┌────────

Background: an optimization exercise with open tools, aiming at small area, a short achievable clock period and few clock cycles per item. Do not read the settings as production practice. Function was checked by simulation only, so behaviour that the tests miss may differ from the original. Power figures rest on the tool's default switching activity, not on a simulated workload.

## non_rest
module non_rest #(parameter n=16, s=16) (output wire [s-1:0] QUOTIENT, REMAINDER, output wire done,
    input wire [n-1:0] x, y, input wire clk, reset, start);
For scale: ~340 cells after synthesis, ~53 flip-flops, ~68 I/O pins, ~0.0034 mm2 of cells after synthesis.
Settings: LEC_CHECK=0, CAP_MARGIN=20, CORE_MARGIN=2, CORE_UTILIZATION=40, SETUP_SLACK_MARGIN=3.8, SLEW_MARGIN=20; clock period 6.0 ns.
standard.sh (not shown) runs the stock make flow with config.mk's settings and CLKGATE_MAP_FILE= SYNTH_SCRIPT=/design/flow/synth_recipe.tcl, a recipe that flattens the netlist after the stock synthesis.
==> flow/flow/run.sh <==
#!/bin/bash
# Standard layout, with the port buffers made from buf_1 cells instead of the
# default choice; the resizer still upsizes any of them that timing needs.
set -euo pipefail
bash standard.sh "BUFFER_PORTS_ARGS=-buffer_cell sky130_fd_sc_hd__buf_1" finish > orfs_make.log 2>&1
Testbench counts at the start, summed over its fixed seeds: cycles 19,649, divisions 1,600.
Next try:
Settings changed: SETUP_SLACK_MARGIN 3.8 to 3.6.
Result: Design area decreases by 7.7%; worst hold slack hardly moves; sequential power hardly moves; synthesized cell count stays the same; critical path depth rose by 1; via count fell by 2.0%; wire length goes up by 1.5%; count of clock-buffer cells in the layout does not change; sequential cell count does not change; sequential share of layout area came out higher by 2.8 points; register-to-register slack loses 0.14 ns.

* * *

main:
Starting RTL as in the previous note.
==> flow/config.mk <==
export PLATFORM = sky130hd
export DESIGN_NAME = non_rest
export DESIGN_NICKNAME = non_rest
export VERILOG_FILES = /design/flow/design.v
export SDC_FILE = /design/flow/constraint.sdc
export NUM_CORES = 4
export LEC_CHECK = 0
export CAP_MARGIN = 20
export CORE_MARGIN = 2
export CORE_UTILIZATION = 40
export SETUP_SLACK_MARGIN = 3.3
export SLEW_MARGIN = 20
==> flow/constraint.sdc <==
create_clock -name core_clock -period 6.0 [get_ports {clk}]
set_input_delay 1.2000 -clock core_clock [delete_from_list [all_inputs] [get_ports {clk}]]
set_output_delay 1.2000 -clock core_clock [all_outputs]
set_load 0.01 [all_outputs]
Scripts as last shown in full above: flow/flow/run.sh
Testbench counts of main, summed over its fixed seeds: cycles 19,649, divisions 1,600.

└────────
┌────────

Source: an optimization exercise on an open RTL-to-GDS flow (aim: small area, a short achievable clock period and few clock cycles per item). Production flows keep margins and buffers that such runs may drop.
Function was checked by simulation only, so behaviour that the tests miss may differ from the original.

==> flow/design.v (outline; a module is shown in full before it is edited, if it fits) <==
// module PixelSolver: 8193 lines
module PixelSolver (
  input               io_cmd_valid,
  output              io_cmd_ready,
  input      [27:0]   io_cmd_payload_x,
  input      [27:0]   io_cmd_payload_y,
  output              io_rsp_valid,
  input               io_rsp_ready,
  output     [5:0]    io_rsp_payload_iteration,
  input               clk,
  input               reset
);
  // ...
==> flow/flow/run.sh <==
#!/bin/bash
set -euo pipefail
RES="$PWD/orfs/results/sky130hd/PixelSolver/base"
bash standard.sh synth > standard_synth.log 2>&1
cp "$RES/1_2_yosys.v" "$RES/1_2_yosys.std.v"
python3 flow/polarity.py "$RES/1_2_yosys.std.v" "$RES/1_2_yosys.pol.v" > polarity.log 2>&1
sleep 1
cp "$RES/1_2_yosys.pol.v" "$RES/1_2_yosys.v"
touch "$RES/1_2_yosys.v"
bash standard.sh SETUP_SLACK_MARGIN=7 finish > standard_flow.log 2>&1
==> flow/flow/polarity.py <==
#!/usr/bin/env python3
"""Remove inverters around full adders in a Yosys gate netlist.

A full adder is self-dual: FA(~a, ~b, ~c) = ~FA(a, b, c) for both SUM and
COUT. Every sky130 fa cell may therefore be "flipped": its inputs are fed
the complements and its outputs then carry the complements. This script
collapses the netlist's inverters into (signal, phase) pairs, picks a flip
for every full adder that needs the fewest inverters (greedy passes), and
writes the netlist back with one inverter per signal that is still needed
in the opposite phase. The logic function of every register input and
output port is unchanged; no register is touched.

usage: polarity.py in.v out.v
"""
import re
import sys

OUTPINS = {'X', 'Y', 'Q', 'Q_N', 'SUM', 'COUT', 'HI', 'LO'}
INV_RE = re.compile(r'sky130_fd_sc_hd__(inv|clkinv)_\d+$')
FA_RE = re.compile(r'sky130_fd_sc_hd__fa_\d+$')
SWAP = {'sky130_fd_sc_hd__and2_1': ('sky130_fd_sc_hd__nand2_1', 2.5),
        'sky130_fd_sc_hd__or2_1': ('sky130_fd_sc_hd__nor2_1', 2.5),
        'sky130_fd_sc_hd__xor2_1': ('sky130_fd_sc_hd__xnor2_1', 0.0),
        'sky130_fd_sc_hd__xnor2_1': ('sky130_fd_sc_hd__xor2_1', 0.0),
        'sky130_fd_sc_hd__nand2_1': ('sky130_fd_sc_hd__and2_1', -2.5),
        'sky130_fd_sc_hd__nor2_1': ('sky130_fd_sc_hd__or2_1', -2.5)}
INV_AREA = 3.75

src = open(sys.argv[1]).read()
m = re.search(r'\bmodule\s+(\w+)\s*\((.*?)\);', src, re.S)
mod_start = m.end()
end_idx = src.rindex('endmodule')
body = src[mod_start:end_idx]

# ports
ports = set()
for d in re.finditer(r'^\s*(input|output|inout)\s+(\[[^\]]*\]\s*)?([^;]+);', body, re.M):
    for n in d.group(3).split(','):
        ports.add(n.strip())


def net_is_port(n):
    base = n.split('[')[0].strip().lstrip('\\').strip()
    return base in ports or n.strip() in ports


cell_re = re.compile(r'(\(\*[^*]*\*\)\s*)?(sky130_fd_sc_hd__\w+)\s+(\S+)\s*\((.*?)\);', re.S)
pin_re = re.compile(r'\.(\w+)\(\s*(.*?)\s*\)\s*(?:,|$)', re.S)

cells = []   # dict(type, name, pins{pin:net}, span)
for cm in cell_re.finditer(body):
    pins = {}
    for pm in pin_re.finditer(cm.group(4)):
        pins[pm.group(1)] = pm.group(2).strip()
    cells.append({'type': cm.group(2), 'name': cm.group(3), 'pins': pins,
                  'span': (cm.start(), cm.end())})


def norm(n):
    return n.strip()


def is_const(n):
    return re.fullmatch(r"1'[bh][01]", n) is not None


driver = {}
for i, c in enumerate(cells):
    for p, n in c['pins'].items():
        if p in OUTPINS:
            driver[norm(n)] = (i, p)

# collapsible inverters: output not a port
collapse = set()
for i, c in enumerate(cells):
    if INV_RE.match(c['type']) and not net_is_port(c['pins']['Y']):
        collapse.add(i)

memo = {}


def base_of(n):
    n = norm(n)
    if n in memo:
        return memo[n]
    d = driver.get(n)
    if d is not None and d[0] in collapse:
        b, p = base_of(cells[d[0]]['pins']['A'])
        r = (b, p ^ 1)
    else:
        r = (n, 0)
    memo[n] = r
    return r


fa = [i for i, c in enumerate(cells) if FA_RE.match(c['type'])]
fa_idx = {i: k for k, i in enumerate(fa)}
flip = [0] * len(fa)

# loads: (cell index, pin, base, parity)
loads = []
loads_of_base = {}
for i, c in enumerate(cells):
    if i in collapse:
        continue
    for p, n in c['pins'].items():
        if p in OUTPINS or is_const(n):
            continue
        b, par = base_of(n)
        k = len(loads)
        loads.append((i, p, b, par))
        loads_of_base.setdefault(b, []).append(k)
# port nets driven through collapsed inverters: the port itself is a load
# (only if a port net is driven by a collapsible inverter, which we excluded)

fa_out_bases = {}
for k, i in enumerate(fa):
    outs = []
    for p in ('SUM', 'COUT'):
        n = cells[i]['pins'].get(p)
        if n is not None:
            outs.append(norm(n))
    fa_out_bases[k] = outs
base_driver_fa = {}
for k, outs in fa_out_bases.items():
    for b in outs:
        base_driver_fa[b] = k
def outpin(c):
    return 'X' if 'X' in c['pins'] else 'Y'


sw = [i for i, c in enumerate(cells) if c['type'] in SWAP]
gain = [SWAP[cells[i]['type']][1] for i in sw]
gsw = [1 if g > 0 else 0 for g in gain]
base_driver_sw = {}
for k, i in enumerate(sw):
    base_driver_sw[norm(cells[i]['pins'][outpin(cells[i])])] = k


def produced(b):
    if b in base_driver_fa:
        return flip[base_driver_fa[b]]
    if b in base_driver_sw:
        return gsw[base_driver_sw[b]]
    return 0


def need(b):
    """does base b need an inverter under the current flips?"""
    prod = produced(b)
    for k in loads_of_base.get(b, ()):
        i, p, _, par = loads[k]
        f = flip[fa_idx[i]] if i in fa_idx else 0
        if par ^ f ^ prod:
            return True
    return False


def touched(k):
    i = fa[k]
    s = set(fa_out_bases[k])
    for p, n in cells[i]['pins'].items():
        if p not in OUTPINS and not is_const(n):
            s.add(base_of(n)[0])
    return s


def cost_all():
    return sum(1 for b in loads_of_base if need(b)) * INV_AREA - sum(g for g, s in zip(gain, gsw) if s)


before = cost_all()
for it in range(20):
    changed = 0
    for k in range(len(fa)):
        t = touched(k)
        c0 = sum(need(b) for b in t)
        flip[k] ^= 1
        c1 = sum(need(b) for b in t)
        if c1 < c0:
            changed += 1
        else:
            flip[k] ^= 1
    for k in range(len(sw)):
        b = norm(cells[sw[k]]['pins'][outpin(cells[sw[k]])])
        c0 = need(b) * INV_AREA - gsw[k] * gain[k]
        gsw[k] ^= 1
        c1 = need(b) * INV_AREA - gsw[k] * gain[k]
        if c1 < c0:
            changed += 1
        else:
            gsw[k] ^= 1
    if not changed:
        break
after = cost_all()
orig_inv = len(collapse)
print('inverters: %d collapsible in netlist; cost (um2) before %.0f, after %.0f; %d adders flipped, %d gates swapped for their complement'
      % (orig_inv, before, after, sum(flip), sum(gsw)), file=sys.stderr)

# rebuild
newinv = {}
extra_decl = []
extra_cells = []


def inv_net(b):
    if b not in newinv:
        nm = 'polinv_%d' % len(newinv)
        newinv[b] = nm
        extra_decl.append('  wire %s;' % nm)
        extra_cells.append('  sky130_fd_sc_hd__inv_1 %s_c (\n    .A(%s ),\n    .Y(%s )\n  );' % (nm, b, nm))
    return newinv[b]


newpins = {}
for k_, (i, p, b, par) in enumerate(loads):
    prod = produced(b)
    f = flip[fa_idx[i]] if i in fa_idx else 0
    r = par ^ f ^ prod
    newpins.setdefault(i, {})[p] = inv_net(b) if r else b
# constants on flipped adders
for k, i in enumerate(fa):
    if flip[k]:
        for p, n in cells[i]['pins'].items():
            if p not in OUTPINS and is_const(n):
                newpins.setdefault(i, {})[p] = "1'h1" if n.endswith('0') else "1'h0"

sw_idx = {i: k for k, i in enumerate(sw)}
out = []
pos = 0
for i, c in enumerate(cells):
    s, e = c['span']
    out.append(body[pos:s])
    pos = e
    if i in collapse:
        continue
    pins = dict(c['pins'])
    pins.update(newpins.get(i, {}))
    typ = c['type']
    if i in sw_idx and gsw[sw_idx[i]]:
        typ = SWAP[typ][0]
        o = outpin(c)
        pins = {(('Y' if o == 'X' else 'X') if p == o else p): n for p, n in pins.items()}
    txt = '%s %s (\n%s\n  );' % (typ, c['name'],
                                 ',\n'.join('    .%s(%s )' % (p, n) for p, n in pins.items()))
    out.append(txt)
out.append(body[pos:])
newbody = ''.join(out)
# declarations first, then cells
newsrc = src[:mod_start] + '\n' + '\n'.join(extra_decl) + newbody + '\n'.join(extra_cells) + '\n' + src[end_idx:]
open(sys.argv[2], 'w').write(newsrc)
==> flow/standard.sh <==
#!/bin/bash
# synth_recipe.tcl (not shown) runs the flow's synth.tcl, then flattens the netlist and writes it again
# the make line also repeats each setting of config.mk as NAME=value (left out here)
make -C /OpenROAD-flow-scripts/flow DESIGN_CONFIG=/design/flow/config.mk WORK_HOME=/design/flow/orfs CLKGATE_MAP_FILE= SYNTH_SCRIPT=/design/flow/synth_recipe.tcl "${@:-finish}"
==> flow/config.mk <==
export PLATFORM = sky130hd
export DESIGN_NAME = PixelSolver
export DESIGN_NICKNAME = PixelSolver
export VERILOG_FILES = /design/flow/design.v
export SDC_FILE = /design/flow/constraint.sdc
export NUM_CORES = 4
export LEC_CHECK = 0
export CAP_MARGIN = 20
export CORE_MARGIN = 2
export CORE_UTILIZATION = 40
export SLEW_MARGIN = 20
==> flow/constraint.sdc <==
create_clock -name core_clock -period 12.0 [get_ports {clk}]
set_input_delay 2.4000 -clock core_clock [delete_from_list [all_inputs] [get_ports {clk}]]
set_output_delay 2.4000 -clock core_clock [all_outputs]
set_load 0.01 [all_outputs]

└────────
┌────────

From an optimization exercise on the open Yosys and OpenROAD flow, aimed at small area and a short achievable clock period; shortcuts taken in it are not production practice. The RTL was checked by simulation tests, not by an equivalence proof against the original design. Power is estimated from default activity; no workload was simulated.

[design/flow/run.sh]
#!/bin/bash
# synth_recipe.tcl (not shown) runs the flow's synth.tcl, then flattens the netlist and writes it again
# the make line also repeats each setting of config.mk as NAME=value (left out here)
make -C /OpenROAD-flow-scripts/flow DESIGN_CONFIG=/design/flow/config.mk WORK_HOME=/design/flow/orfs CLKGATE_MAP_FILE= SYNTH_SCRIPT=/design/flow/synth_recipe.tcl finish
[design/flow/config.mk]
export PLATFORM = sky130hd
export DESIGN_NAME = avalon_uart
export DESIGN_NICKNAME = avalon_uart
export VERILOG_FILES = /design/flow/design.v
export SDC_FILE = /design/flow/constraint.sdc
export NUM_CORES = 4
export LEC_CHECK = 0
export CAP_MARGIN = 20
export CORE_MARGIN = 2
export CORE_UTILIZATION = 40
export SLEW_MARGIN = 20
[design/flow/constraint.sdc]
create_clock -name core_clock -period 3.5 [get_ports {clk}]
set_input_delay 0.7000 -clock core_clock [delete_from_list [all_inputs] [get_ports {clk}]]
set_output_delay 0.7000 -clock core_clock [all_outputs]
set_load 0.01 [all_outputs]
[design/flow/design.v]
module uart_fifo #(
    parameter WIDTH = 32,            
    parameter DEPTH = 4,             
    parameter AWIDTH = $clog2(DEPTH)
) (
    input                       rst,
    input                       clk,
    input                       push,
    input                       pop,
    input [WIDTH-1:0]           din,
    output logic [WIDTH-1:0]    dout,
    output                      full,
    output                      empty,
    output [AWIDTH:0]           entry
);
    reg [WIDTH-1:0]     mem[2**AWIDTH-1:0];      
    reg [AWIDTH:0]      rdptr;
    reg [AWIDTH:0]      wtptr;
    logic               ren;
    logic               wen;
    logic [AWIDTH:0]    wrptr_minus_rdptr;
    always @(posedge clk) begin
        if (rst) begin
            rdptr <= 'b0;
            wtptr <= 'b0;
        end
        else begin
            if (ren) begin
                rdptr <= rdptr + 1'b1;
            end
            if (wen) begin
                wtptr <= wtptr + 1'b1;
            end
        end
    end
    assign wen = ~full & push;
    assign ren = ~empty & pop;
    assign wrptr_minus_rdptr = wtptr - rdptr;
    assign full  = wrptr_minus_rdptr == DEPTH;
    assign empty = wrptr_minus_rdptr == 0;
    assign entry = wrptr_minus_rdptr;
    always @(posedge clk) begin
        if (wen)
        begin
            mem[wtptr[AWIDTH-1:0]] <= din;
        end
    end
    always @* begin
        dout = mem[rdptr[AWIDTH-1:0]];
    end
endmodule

└────────

All lines in the listing above from the line containing "Background: an optimization" to the line containing "## non_rest", inclusive, should be retyped exactly; no other lines should appear.

Background: an optimization exercise with open tools, aiming at small area, a short achievable clock period and few clock cycles per item. Do not read the settings as production practice. Function was checked by simulation only, so behaviour that the tests miss may differ from the original. Power figures rest on the tool's default switching activity, not on a simulated workload.

## non_rest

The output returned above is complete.